2024年8月25日 星期日

重生之第一影后by優漪

 


這本小說在我眼裡也就是部〝純娛樂〞的小說,沒節奏或深度可言。

那為什麼我要看它呢?不就是為了調劑一下心神嘛!

想我之前看的那部「坤寧」太……

太讓人心累,所以拿它來看正好調劑、調劑。


故事是大女主劇情,而環繞在女主身邊的人全是綠葉!

包、括、男、主!!!

真不要懷疑!這種大女主劇向來都這樣……

男主的存在只是為了寵女主,替女主收拾爛攤子——


你要問:女主那麼強幹嘛?你那麼厲害還要男人幹嘛?

就我的理解——大概是為了生孩子(?)——呵呵…

你總不好指望女主自己去精子銀行弄試管嬰兒吧…?

而且,這樣的劇情也太不浪漫了啦——會沒讀者的。


本書的故事套路很一般:

就女主被惡女弄死了,然後魂穿重生

重生沒什麼,令我討厭的一點是——她穿入一個更美麗的肉身…這一點讓覺得很噁爛!

憑什麼呀?!

 

整部故事一再強調女主的新肉身多麼的美麗……切!

我就想問一句:原身何以非要掩蓋自身優厚的條件?(哼)

難道就你江夕晚有能力保住這份優厚條件?簡直就是笑話……

原身(江汐婉)的條件就那樣,憑什麼你一穿就能改變?

特別可笑的是:作者居然硬坳女主可以隨意拿走前世賺來的錢?

太好笑了吧!難道蘇暖玉不會清點、追究嗎(都當讀者沒智商)?


其次,江汐婉的生母再怎麼遲鈍,孩子是她生的,女兒有沒有異常她能看不見、感覺不到?鬼扯!作者居然三言兩語就打發了讀者…真當我們是傻的——若非我拿這本書作作調劑品而已,我不早摔了它!(怒)

 

再來,每回看這類小說——演藝/娛樂圈題材——我都要提一提《重生之銀河巨星》,因為只有它令我滿意,不管是寫演藝還是寫兩位男主的互動情節,都沒有讓我覺得自己是被作者打發了事的存在;而且,人家作者(蘿蔔兔子)也沒有拼命在故事情節裡面亂灌水(這點特別人我反感)!作者老拿網路論戰(對白)來打發讀者是怎樣?騙錢(明顯在湊字數)?也太過份了!

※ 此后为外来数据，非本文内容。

$ cat src/rtl/mbist_ctrl.sv
// BIST controller: arbitrates the SRAM port between the functional requester and the
// March LR engine, bounds the engine run with a timeout and reports the sweep result.
module mbist_ctrl
    import mbist_pkg::*;
#(
    parameter int            AW      = AW_DEF,
    parameter int            DW      = DW_DEF,
    parameter int            RD_LAT  = RD_LAT_DEF,
    parameter int            TIMEOUT = TIMEOUT_DEF,
    parameter logic [DW-1:0] EXPECT  = DW'(EXPECT_DEF)
) (
    input  logic          clk,
    input  logic          rst_n,
    input  logic          bist_start,
    output logic          bist_busy,
    output logic          bist_done,
    output logic          bist_pass,
    output logic          bist_timeout,
    output logic [AW-1:0] fail_addr,
    output logic [AW:0]   fail_cnt,
    input  logic          fn_req,
    input  logic          fn_we,
    input  logic [AW-1:0] fn_addr,
    input  logic [DW-1:0] fn_wdata,
    output logic          fn_gnt,
    output logic [DW-1:0] fn_rdata,
    output logic          eng_en,
    input  logic [AW-1:0] eng_addr,
    input  logic [DW-1:0] eng_wdata,
    input  logic          eng_we,
    input  logic          eng_done,
    output logic [DW-1:0] eng_rdata,
    output logic [AW-1:0] mem_addr,
    output logic [DW-1:0] mem_wdata,
    output logic          mem_we,
    input  logic [DW-1:0] mem_rdata
);

    localparam int TW = $clog2(TIMEOUT + 1);

    state_e         state_q, state_d;
    logic [TW-1:0]  tcnt_q, tcnt_d;
    logic           pass_q, pass_d;
    logic           to_q, to_d;
    logic           start_acc;
    logic           timeout_hit;
    logic [AW-1:0]  sweep_addr;
    logic           sweep_done;
    logic           fail_any;

    assign start_acc   = (state_q == ST_IDLE) && bist_start;
    assign timeout_hit = (state_q == ST_RUN) && !eng_done && (tcnt_q == TW'(TIMEOUT - 1));

    mbist_verify_sweep #(
        .AW     (AW),
        .DW     (DW),
        .RD_LAT (RD_LAT),
        .EXPECT (EXPECT)
    ) u_sweep (
        .clk          (clk),
        .rst_n        (rst_n),
        .active_i     (state_q == ST_VERIFY),
        .clear_i      (start_acc),
        .rdata_i      (mem_rdata),
        .addr_o       (sweep_addr),
        .sweep_done_o (sweep_done),
        .fail_cnt_o   (fail_cnt),
        .fail_addr_o  (fail_addr),
        .fail_any_o   (fail_any)
    );

    always_ff @(posedge clk or negedge rst_n) begin
        if (!rst_n) begin
            state_q <= ST_IDLE;
            tcnt_q  <= '0;
            pass_q  <= 1'b0;
            to_q    <= 1'b0;
        end else begin
            state_q <= state_d;
            tcnt_q  <= tcnt_d;
            pass_q  <= pass_d;
            to_q    <= to_d;
        end
    end

    // eng_done beats a timeout landing in the same cycle.
    always_comb begin
        state_d = state_q;
        unique case (state_q)
            ST_IDLE:   if (bist_start) state_d = ST_RUN;
            ST_RUN:    if (eng_done) state_d = ST_VERIFY;
                       else if (timeout_hit) state_d = ST_DONE;
            ST_VERIFY: if (sweep_done) state_d = ST_DONE;
            ST_DONE:   state_d = ST_IDLE;
            default:   state_d = ST_IDLE;
        endcase
    end

    // Results are settled on the edge into DONE so they are valid with bist_done.
    always_comb begin
        tcnt_d = (state_q == ST_RUN) ? tcnt_q + TW'(1) : '0;
        pass_d = pass_q;
        to_d   = to_q;
        if (start_acc) begin
            pass_d = 1'b0;
            to_d   = 1'b0;
        end else if (timeout_hit) begin
            to_d = 1'b1;
        end else if ((state_q == ST_VERIFY) && sweep_done) begin
            pass_d = !fail_any && !to_q;
        end
    end

    always_comb begin
        fn_gnt    = 1'b0;
        eng_en    = 1'b0;
        mem_addr  = fn_addr;
        mem_wdata = fn_wdata;
        mem_we    = 1'b0;
        unique case (state_q)
            ST_IDLE: begin
                fn_gnt = fn_req;
                mem_we = fn_req && fn_we;
            end
            ST_RUN: begin
                eng_en    = 1'b1;
                mem_addr  = eng_addr;
                mem_wdata = eng_wdata;
                mem_we    = eng_we;
            end
            ST_VERIFY: begin
                mem_addr  = sweep_addr;
                mem_wdata = EXPECT;
            end
            default: ;
        endcase
    end

    assign bist_busy    = (state_q != ST_IDLE);
    assign bist_done    = (state_q == ST_DONE);
    assign bist_pass    = pass_q;
    assign bist_timeout = to_q;
    assign fn_rdata     = mem_rdata;
    assign eng_rdata    = mem_rdata;

endmodule
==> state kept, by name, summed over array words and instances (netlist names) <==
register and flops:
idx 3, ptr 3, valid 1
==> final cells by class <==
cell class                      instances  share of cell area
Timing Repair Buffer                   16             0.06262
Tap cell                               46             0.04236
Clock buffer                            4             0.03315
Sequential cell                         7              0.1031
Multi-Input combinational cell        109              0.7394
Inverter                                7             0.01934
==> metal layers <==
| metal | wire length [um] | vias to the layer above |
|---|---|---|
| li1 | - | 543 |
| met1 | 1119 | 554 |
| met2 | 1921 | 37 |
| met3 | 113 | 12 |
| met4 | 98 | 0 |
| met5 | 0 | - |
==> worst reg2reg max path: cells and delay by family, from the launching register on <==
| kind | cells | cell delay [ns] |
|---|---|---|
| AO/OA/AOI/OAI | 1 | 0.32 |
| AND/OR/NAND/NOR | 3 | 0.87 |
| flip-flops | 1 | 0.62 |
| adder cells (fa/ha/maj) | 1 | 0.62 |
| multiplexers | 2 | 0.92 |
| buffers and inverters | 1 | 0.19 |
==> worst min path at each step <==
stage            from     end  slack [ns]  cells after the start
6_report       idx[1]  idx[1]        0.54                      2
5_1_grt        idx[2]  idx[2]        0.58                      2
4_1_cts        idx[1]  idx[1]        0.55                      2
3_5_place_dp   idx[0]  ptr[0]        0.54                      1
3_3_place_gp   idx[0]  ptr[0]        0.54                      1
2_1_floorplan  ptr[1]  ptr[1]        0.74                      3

然後,對於女主能秒入戲的情節一再出現,我看的真想吐!

作者大大若真心不會寫入戲情節就儘量少寫,不要老教讀者出戲行嗎?(唉)

這種感覺就像:某演員就演的很爛,卻硬生生被捧成演戲高手一樣……

怪讓人噁心好吧——切。

 

至於男主………

他是無辜的,我就不說他了……畢竟——

他是被作者(女主?)硬拉活拽出來配合女主的,太無辜了…

他第一次出場像個路人甲……然後……

在女主不需要綠葉的時候,他都是透明的存在,最多…

最多也就在作者的筆下落個名諱罷了,讀者的我們——

也就一句〝喔~有這個人〞而已(比許多小說中,百多章才出線的男主還慘)

所以我說男主只是女主的陪襯,不過份吧?(呵)


如果故事裡的角色都可以跳出書本,為自己發聲,那——

我絕對相信,他們對作者都是怨聲載道的,畢竟

作者對待除女主以外的角色,真的太厚此薄彼到令人髮指!

我在想,若是作者哪天被迫穿進自己小說裡,不知會作何感想?

切…!感情是沒痛在你身,你就隨意糟踐角色哈?!

作者真是過份了。

 

 

END

2024年8月5日 星期一

坤寧by時鏡


 看完第一個感覺是:作者太變態了!

你偏愛性格扭曲的男主就算了,你也不必為了強行將男女主配成對,就對兩個配角那麼狠吧?為了讓變態的男主能成為女主的,作者居然讓兩大男配——張遮、燕臨——都擁有了前世的記憶(前者自帶,後者夢回)硬是讓兩個都好過男主的男配不能跟女主於今生配對成功……作者……這樣做真的特麼的是個超級大變態!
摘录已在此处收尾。